Estimates of local biodiversity change over time stand up to scrutiny
Why this work is in the frame
A frame that forgets how it found something cannot be audited. These are the routes that admitted this work.
Bibliographic record
Abstract
We present new data and analyses revealing fundamental flaws in a critique of two recent meta-analyses of local-scale temporal biodiversity change. First, the conclusion that short-term time series lead to biased estimates of long-term change was based on two errors in the simulations used to support it. Second, the conclusion of negative relationships between temporal biodiversity change and study duration was entirely dependent on unrealistic model assumptions, the use of a subset of data, and inclusion of one outlier data point in one study. Third, the finding of a decline in local biodiversity, after eliminating post-disturbance studies, is not robust to alternative analyses on the original data set, and is absent in a larger, updated data set.
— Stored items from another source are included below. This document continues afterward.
File: config.mk
export PLATFORM = sky130hd
export DESIGN_NAME = mmio_port_responder
export DESIGN_NICKNAME = d
export VERILOG_FILES = /design/src/rtl/mmio_port_responder.sv
export SDC_FILE = /design/constraint.sdc
export NUM_CORES = 1
export LEC_CHECK = 0
export ABC_AREA = 1
export BUFFER_PORTS_ARGS = -buffer_cell sky130_fd_sc_hd__buf_2
export CAP_MARGIN = 20
export CORE_MARGIN = 1
export CORE_UTILIZATION = 54
export CTS_BUF_LIST = sky130_fd_sc_hd__clkbuf_8 sky130_fd_sc_hd__clkbuf_16
export DETAILED_ROUTE_END_ITERATION = 10
export HOLD_SLACK_MARGIN = 0.08
export PLACE_DENSITY = 0.85
export SYNTH_ARGS = -nofsm -noshare
export SYNTH_HDL_FRONTEND = slang
export SYNTH_SLANG_ARGS = --single-unit
File: constraint.sdc
create_clock -name clk -period 4.6 [get_ports clk]
set_input_delay 0.69 -clock clk [delete_from_list [all_inputs] [get_ports clk]]
set_output_delay 0.69 -clock clk [all_outputs]
set_load 0.005 [all_outputs]
File: src/rtl/mmio_port_responder.sv
// Memory-mapped I/O responder: PortOut register, synchronized PortIn, and an
// event FIFO that logs every synchronized PortIn change for software to drain.
module mmio_port_responder #(
  parameter logic [31:0] IO_BASE     = 32'h1001_0100,
  parameter int          FIFO_DEPTH  = 4,
  parameter int          SYNC_STAGES = 2
) (
  input  logic        clk,
  input  logic        reset,
  input  logic [31:0] Address,
  input  logic [31:0] WriteData,
  input  logic        MemWrite,
  input  logic        MemRead,
  input  logic [7:0]  PortIn,
  output logic [31:0] ReadData,
  output logic        IOSelect,
  output logic [31:0] PortOut
);
  localparam int AW = $clog2(FIFO_DEPTH);
  localparam int CW = AW + 1;

  localparam logic [1:0] OFF_OUT  = 2'd0;
  localparam logic [1:0] OFF_IN   = 2'd1;
  localparam logic [1:0] OFF_STAT = 2'd2;
  localparam logic [1:0] OFF_EVT  = 2'd3;

  logic [SYNC_STAGES-1:0][7:0] r_sync;
  logic [7:0]                  r_prev;
  logic [FIFO_DEPTH-1:0][7:0]  r_mem;
  logic [AW-1:0]               r_wp, r_rp;
  logic [CW-1:0]               r_count;
  logic                        r_ovf;
  logic [31:0]                 r_port_out;

  logic        w_hit, w_wr, w_empty, w_full, w_change, w_pop, w_push, w_unused;
  logic [1:0]  w_off;
  logic [7:0]  w_sync_q;
  logic [31:0] w_status;

  assign w_hit    = (Address[31:4] == IO_BASE[31:4]);
  assign w_off    = Address[3:2];
  assign w_wr     = MemWrite & w_hit;
  assign w_unused = ^Address[1:0];

  assign w_sync_q = r_sync[SYNC_STAGES-1];
  assign w_change = (w_sync_q != r_prev);
  assign w_empty  = (r_count == '0);
  assign w_full   = (r_count == CW'(FIFO_DEPTH));
  assign w_pop    = MemRead & w_hit & (w_off == OFF_EVT) & ~w_empty;
  // A full FIFO still accepts a push when the same edge pops the head.
  assign w_push   = w_change & (~w_full | w_pop);

  assign w_status = {16'b0, 8'(r_count), 5'b0, r_ovf, w_full, ~w_empty};

  assign IOSelect = w_hit;
  assign PortOut  = r_port_out;

  always_comb begin
    ReadData = '0;
    if (MemRead && w_hit) begin
      case (w_off)
        OFF_OUT:  ReadData = r_port_out;
        OFF_IN:   ReadData = {24'b0, w_sync_q};
        OFF_STAT: ReadData = w_status;
        OFF_EVT:  ReadData = w_empty ? 32'b0 : {24'b0, r_mem[r_rp]};
        default:  ReadData = '0;
      endcase
    end
  end

  always_ff @(posedge clk or negedge reset) begin
    if (!reset) begin
      r_sync     <= '0;
      r_prev     <= '0;
      r_wp       <= '0;
      r_rp       <= '0;
      r_count    <= '0;
      r_ovf      <= 1'b0;
      r_port_out <= '0;
    end else begin
      r_sync <= {r_sync[SYNC_STAGES-2:0], PortIn};
      r_prev <= w_sync_q;

      if (w_wr && w_off == OFF_OUT)
        r_port_out <= WriteData;

      // Set takes priority over a same-edge W1C clear.
      if (w_change && w_full && !w_pop)
        r_ovf <= 1'b1;
      else if (w_wr && w_off == OFF_STAT && WriteData[2])
        r_ovf <= 1'b0;

      if (w_push) r_wp <= r_wp + AW'(1);
      if (w_pop)  r_rp <= r_rp + AW'(1);
      if (w_push && !w_pop)
        r_count <= r_count + CW'(1);
      else if (w_pop && !w_push)
        r_count <= r_count - CW'(1);
    end
  end

  always_ff @(posedge clk) begin
    if (reset && w_push)
      r_mem[r_wp] <= w_sync_q;
  end
endmodule

[Word-level counts from Yosys, hierarchy flattened]
Index checks and enable logic that the tools add are counted.
Operators by class
  order comparisons: 3
  add/subtract/negate cells: 4
  eq/ne operators: 6
  bitwise gates (word level): 8
  reduce and logical (&&, ||, !) cells: 16
  muxes and demuxes: 12
Operators with widths (count)
  case mux 32 bit (4 select lines): 1
  bitwise mux 32 bit: 1
  2-to-1 mux 32 bit: 1
  equality test 28 x 25 -> 1 bit (second input constant): 1
  2-to-1 mux 8 bit: 3
  binary-select mux 8 bit (select 2 bit): 1
  demux 8 bit (select 2 bit): 1
  logical AND 1 bit: 10
  != test 8 bit: 1
  < comparator 2 x 3 -> 1 bit (second input constant): 2
  2-to-1 mux 3 bit: 2
  AND 1 bit: 5
  adder 2 x 1 -> 2 bit (second input constant): 2
  equality test 2 bit (second input constant): 2
  nonzero test 2 bit: 2
  adder 3 x 1 -> 3 bit (second input constant): 1
  equality test 3 bit (second input constant): 1
  logical NOT 3 bit: 1
  subtractor 3 x 1 -> 3 bit (second input constant): 1
  equality test 2 x 1 -> 1 bit (second input constant): 1
  greater-or-equal comparator 2 x 1 -> 1 bit (second input constant): 1
  logical NOT 1 bit: 2
  logical NOT 2 bit: 1
  2-to-1 mux 1 bit: 2
  2 further kinds: 3
Word-level totals
  output and inout bits: 65
  flip-flop bits (word level): 96
  logic and storage cells: 61

[Depth between registers and ports, before layout]
Gate-level depths: netlist of the first run.
  depth in word-level cells: 10
  gate-level depth with buffers: 16
  gate-level depth less buffers: 16

[Worst setup path before layout of the first run]
OpenSTA, ideal clock, no wires.
  path kind: input to register
  start: input port Address[31]
  end: register r_count[2]
  setup time: 131 ps
  stages: 14
  path buffers: 0
  required time: 4469 ps
  setup slack: 1915 ps
  arrival: 2554 ps
  path through: or2_0 -> nor2_1 -> nand2_1 -> nor2_4 -> nand3_1 -> nand2_1 -> nand2_1 -> inv_1 -> ha_1 -> inv_1 -> fa_1 -> a21oi_1 -> o21ai_0 -> xor2_1
Between the ends
  word-level cells in the longest chain between the ends: 9
  elaborated cells between the ends (all ways): 12
RTL lines
  from (decl): RTL line 10  | input logic [31:0] Address,
  equality test 28 x 25 -> 1 bit (*): RTL line 40  | assign w_hit = (Address[31:4] == IO_BASE[31:4]);
  via IOSelect: RTL line 16  | output logic IOSelect,
  AND 1 bit (*) (3 in series): RTL line 49  | assign w_pop = MemRead & w_hit & (w_off == OFF_EVT) & ~w_empty;
  OR 1 bit (*): RTL line 51  | assign w_push = w_change & (~w_full | w_pop);
  AND 1 bit (*): RTL line 51
  via w_push: RTL line 35  | logic w_hit, w_wr, w_empty, w_full, w_change, w_pop, w_push, w_unused;
  logical NOT 1 bit: RTL line 97  | else if (w_pop && !w_push)
  logical AND 1 bit: RTL line 97
  nonzero test 2 bit (no line)
  to (signal assigned): RTL line 96  | r_count <= r_count + CW'(1);
  to (signal assigned): RTL line 98  | r_count <= r_count - CW'(1);
  to (decl): RTL line 31  | logic [CW-1:0] r_count;
The timed path passes the listed nets; every way through them passes the cells marked *.
A chain may end at the register's enable or synchronous reset.

[Worst setup path in the final report of the first run]
  start: input port Address[3]
  end: output port ReadData[0]
Between the ends
  word-level cells in the longest chain between the ends: 3
  elaborated cells between the ends (all ways): 6
RTL lines
  equality test 2 bit (tied with other cells): RTL line 61  | case (w_off)
  case mux 32 bit (4 select lines) (*): RTL line 61
  2-to-1 mux 32 bit (*): RTL line 60  | if (MemRead && w_hit) begin
  to (decl): RTL line 15  | output logic [31:0] ReadData,
Mark *: on every way between the ends. The rest lies on a longest branch, timed or not.

==> impl_metrics.env, run 1 <==
export IMPL_nNetsFinal=638
export IMPL_hold_viol=0
export IMPL_dpl_cell_count=644
export IMPL_synth_seq_cells=96
export IMPL_critPathArrivalTime_ns=2.43
export IMPL_seqCellArea_um2=2560
export IMPL_slowest_delay_ns=0.59
export IMPL_dr_wl_met2_um=4770
export IMPL_avgSynthCellArea_um2=9.81
export IMPL_leakage_nw=2.48
export IMPL_startpoint_type="input port"
export IMPL_diodes=0
export IMPL_dr_first_iter_drc_count=221
export IMPL_cpMaxStageDelayCell="nor2_1"
export IMPL_cp_common_cell="buf_2"
export IMPL_area_delta_synth_final_pct=22.3
export IMPL_outcome="finished, final reports clean"
export IMPL_vias_per_cell=5.15
export IMPL_vias=3397
export IMPL_fin_crit_ns=3.12
export IMPL_syn_nets=504
export IMPL_insertion_delay_ns=0.36
export IMPL_die_width_um=89.6
export IMPL_overflow=0
export IMPL_holdCritPathClass="reg2reg"
export IMPL_multiInputGateArea_um2=1320
export IMPL_path_cells="buf_2 > nor2_1 > inv_2 > o211ai_1 > a31oi_1 > buf_2"
export IMPL_slew_viol_final=0
export IMPL_grt_max_degree=65
export IMPL_ir_drop_mv=0.221
export IMPL_required_ns=3.91
export IMPL_worst_pin_slew_ns=0.796
export IMPL_cts_resized=0
export IMPL_cap_violations=0
export IMPL_gp_congestion=0.805
export IMPL_dp_slack_ns=1.53
export IMPL_rows=31
export IMPL_drcViolationCount=0
export IMPL_clkTransAtPathRegs_ns=0.09
export IMPL_finish_utilization_pct=69.1
export IMPL_dp_hpwl_um=6590
export IMPL_slew_limit_headroom_pct=46.7
export IMPL_design_core_area_um2=7330
export IMPL_worst_path_max_fanout=34
export IMPL_antenna_found_initial=0
export IMPL_post_cts_setup_buffers=0
export IMPL_fmax_ghz=0.320
export IMPL_dieArea_um2=8020
export IMPL_initial_core_util_pct=56.5
export IMPL_setup_ws_ns=1.48
export IMPL_fp_dieH_um=89.6
export IMPL_cts_tree="built"
export IMPL_grt_pass1_vias=3163
export IMPL_power_density_nw_per_um2=297
export IMPL_synthCells=422
export IMPL_setup_viol=0
export IMPL_htree_num_levels=3
export IMPL_p_total_mw=1.50
export IMPL_fillers=521
export IMPL_worstSetupEndpointType="output port"
export IMPL_synth_cell_types=30
export IMPL_ios=141
export IMPL_tns_ns=0
export IMPL_synth_area_um2=4140
export IMPL_cts_buffers=9
export IMPL_yosysWarnings=0
export IMPL_ctsHoldBuffers=0
export IMPL_cts_sinks=96
export IMPL_stdcell_area_um2=5060
export IMPL_grt_usage_pct=24.4
export IMPL_cts_root_buf="clkbuf_8"
export IMPL_timing_hold_ws_ns=0.355
export IMPL_rsz0062_at_grt="no"
export IMPL_yosysSeqAreaShare_pct=61.9
export IMPL_grt_pass1_wl_um=14400
export IMPL_wl_um=9140
export IMPL_io_buffers=138
export IMPL_drive_gt1_share_pct=28.9
export IMPL_top_layer_used="met4"
export IMPL_avgRoutedWirePerCell_um=13.8
export IMPL_placed_area_um2=4870
export IMPL_path_class="in2out"
export IMPL_fin_crit_sh_pct=67.9
export IMPL_wirelength_met1_um=3730
export IMPL_wl_met3_um=519
export IMPL_skew_ns=0.0100
export IMPL_ant_nets=0
export IMPL_clock_tree_buffer_depth=2
export IMPL_stdcell_count=660
export IMPL_dr_pass1_iters=5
Finally, the undebatable point, noted in both original papers, that studies in the ecological literature are geographically biased, was used to cast doubt on the conclusion that, outside of areas converted to croplands or asphalt, the distribution of biodiversity trends is centered approximately on zero. Future studies may modify conclusions, but at present, alternative conclusions based on the geographic-bias argument rely on speculation. In sum, the critique raises points of uncertainty typical of all ecological studies, but does not provide an evidence-based alternative interpretation.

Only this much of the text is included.